### WHAT IS BEING ASKED
Restate word for word the lines that begin the listing and end with the line holding "modport source (output".

### INPUT RECORDS
### src/hw/rtl/rem_pkg.sv
`default_nettype none
package rem_pkg;

  // Field widths fixed by the register map
  localparam int CX_BITS       = 20;
  localparam int TRIG_BITS     = 18;
  localparam int RECIP_BITS    = 32;
  localparam int BLANK_BITS    = 32;
  localparam int CFG_IDX_BITS  = 3;
  localparam int CFG_DATA_BITS = 32;
  localparam int MASK_BITS     = 2;

  // Register indexes
  typedef enum logic [CFG_IDX_BITS-1:0] {
    REG_CENTER_X     = 3'd0,
    REG_CENTER_Y     = 3'd1,
    REG_COS_ANGLE    = 3'd2,
    REG_SIN_ANGLE    = 3'd3,
    REG_INV_MAJOR_SQ = 3'd4,
    REG_INV_MINOR_SQ = 3'd5,
    REG_BLANK_VALUE  = 3'd6
  } cfg_idx_t;

  // Mask codes
  localparam logic [MASK_BITS-1:0] MASK_INSIDE   = 2'd0;
  localparam logic [MASK_BITS-1:0] MASK_OUTSIDE  = 2'd1;
  localparam logic [MASK_BITS-1:0] MASK_POSITIVE = 2'd2;

  // Reset value of the cosine: exactly one in Q1.16
  localparam logic signed [TRIG_BITS-1:0] COS_RESET = 18'sd65536;

  typedef struct packed {
    logic        [CX_BITS-1:0]    center_x;
    logic        [CX_BITS-1:0]    center_y;
    logic signed [TRIG_BITS-1:0]  cos_angle;
    logic signed [TRIG_BITS-1:0]  sin_angle;
    logic        [RECIP_BITS-1:0] inv_major_sq;
    logic        [RECIP_BITS-1:0] inv_minor_sq;
    logic        [BLANK_BITS-1:0] blank_value;
  } rem_cfg_t;

  // Pixel classification carried alongside the geometry
  typedef struct packed {
    logic positive;
    logic blank;
  } pix_flags_t;

endpackage
`default_nettype wire

### src/hw/rtl/rem_ifs.sv
`default_nettype none


interface rem_cfg_if import rem_pkg::*; ();
  logic                     valid;
  logic                     ready;
  logic [CFG_IDX_BITS-1:0]  index;
  logic [CFG_DATA_BITS-1:0] data;

  modport source (output valid, index, data, input ready);
  modport sink   (input valid, index, data, output ready);
endinterface
`default_nettype wire

### src/hw/rtl/rem_cfg_regs.sv
`default_nettype none
module rem_cfg_regs import rem_pkg::*; (
  input  wire logic  clk,
  input  wire logic  rst_n,
  rem_cfg_if.sink    cfg_wr,
  output rem_cfg_t   regs
);

  rem_cfg_t regs_r;
  logic     wr_fire;

  // Always take a write
  assign cfg_wr.ready = 1'b1;
  assign wr_fire      = cfg_wr.valid && cfg_wr.ready;
  assign regs         = regs_r;

  // Decode the index; drop writes beyond the map
  always_ff @(posedge clk) begin
    if (!rst_n) begin
      regs_r.center_x     <= '0;
      regs_r.center_y     <= '0;
      regs_r.cos_angle    <= COS_RESET;
      regs_r.sin_angle    <= '0;
      regs_r.inv_major_sq <= '0;
      regs_r.inv_minor_sq <= '0;
      regs_r.blank_value  <= '0;
    end else if (wr_fire) begin
      case (cfg_idx_t'(cfg_wr.index))
        REG_CENTER_X:     regs_r.center_x     <= cfg_wr.data[CX_BITS-1:0];
        REG_CENTER_Y:     regs_r.center_y     <= cfg_wr.data[CX_BITS-1:0];
        REG_COS_ANGLE:    regs_r.cos_angle    <= $signed(cfg_wr.data[TRIG_BITS-1:0]);
        REG_SIN_ANGLE:    regs_r.sin_angle    <= $signed(cfg_wr.data[TRIG_BITS-1:0]);
        REG_INV_MAJOR_SQ: regs_r.inv_major_sq <= cfg_wr.data[RECIP_BITS-1:0];
        REG_INV_MINOR_SQ: regs_r.inv_minor_sq <= cfg_wr.data[RECIP_BITS-1:0];
        REG_BLANK_VALUE:  regs_r.blank_value  <= cfg_wr.data[BLANK_BITS-1:0];
        default: begin
        end
      endcase
    end
  end

endmodule
`default_nettype wire

### src/flat_wrapper.sv
// flat-port wrapper written by rule: the top's interface ports become plain ports
module rem_cfg_regs_flat import rem_pkg::*;
  (clk, rst_n, regs, cfg_wr_valid, cfg_wr_index, cfg_wr_data, cfg_wr_ready);
  rem_cfg_if cfg_wr_i ();
  input  wire logic clk;
  input  wire logic rst_n;
  output rem_cfg_t regs;
  input wire logic [$bits(cfg_wr_i.valid)-1:0] cfg_wr_valid;
  input wire logic [$bits(cfg_wr_i.index)-1:0] cfg_wr_index;
  input wire logic [$bits(cfg_wr_i.data)-1:0] cfg_wr_data;
  output wire logic [$bits(cfg_wr_i.ready)-1:0] cfg_wr_ready;
  assign cfg_wr_i.valid = cfg_wr_valid;
  assign cfg_wr_i.index = cfg_wr_index;
  assign cfg_wr_i.data = cfg_wr_data;
  assign cfg_wr_ready = cfg_wr_i.ready;
  rem_cfg_regs u_core (.clk(clk), .rst_n(rst_n), .cfg_wr(cfg_wr_i), .regs(regs));
endmodule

### WRITTEN RESPONSE
### src/hw/rtl/rem_pkg.sv
`default_nettype none
package rem_pkg;

  // Field widths fixed by the register map
  localparam int CX_BITS       = 20;
  localparam int TRIG_BITS     = 18;
  localparam int RECIP_BITS    = 32;
  localparam int BLANK_BITS    = 32;
  localparam int CFG_IDX_BITS  = 3;
  localparam int CFG_DATA_BITS = 32;
  localparam int MASK_BITS     = 2;

  // Register indexes
  typedef enum logic [CFG_IDX_BITS-1:0] {
    REG_CENTER_X     = 3'd0,
    REG_CENTER_Y     = 3'd1,
    REG_COS_ANGLE    = 3'd2,
    REG_SIN_ANGLE    = 3'd3,
    REG_INV_MAJOR_SQ = 3'd4,
    REG_INV_MINOR_SQ = 3'd5,
    REG_BLANK_VALUE  = 3'd6
  } cfg_idx_t;

  // Mask codes
  localparam logic [MASK_BITS-1:0] MASK_INSIDE   = 2'd0;
  localparam logic [MASK_BITS-1:0] MASK_OUTSIDE  = 2'd1;
  localparam logic [MASK_BITS-1:0] MASK_POSITIVE = 2'd2;

  // Reset value of the cosine: exactly one in Q1.16
  localparam logic signed [TRIG_BITS-1:0] COS_RESET = 18'sd65536;

  typedef struct packed {
    logic        [CX_BITS-1:0]    center_x;
    logic        [CX_BITS-1:0]    center_y;
    logic signed [TRIG_BITS-1:0]  cos_angle;
    logic signed [TRIG_BITS-1:0]  sin_angle;
    logic        [RECIP_BITS-1:0] inv_major_sq;
    logic        [RECIP_BITS-1:0] inv_minor_sq;
    logic        [BLANK_BITS-1:0] blank_value;
  } rem_cfg_t;

  // Pixel classification carried alongside the geometry
  typedef struct packed {
    logic positive;
    logic blank;
  } pix_flags_t;

endpackage
`default_nettype wire

### src/hw/rtl/rem_ifs.sv
`default_nettype none


interface rem_cfg_if import rem_pkg::*; ();
  logic                     valid;
  logic                     ready;
  logic [CFG_IDX_BITS-1:0]  index;
  logic [CFG_DATA_BITS-1:0] data;

  modport source (output valid, index, data, input ready);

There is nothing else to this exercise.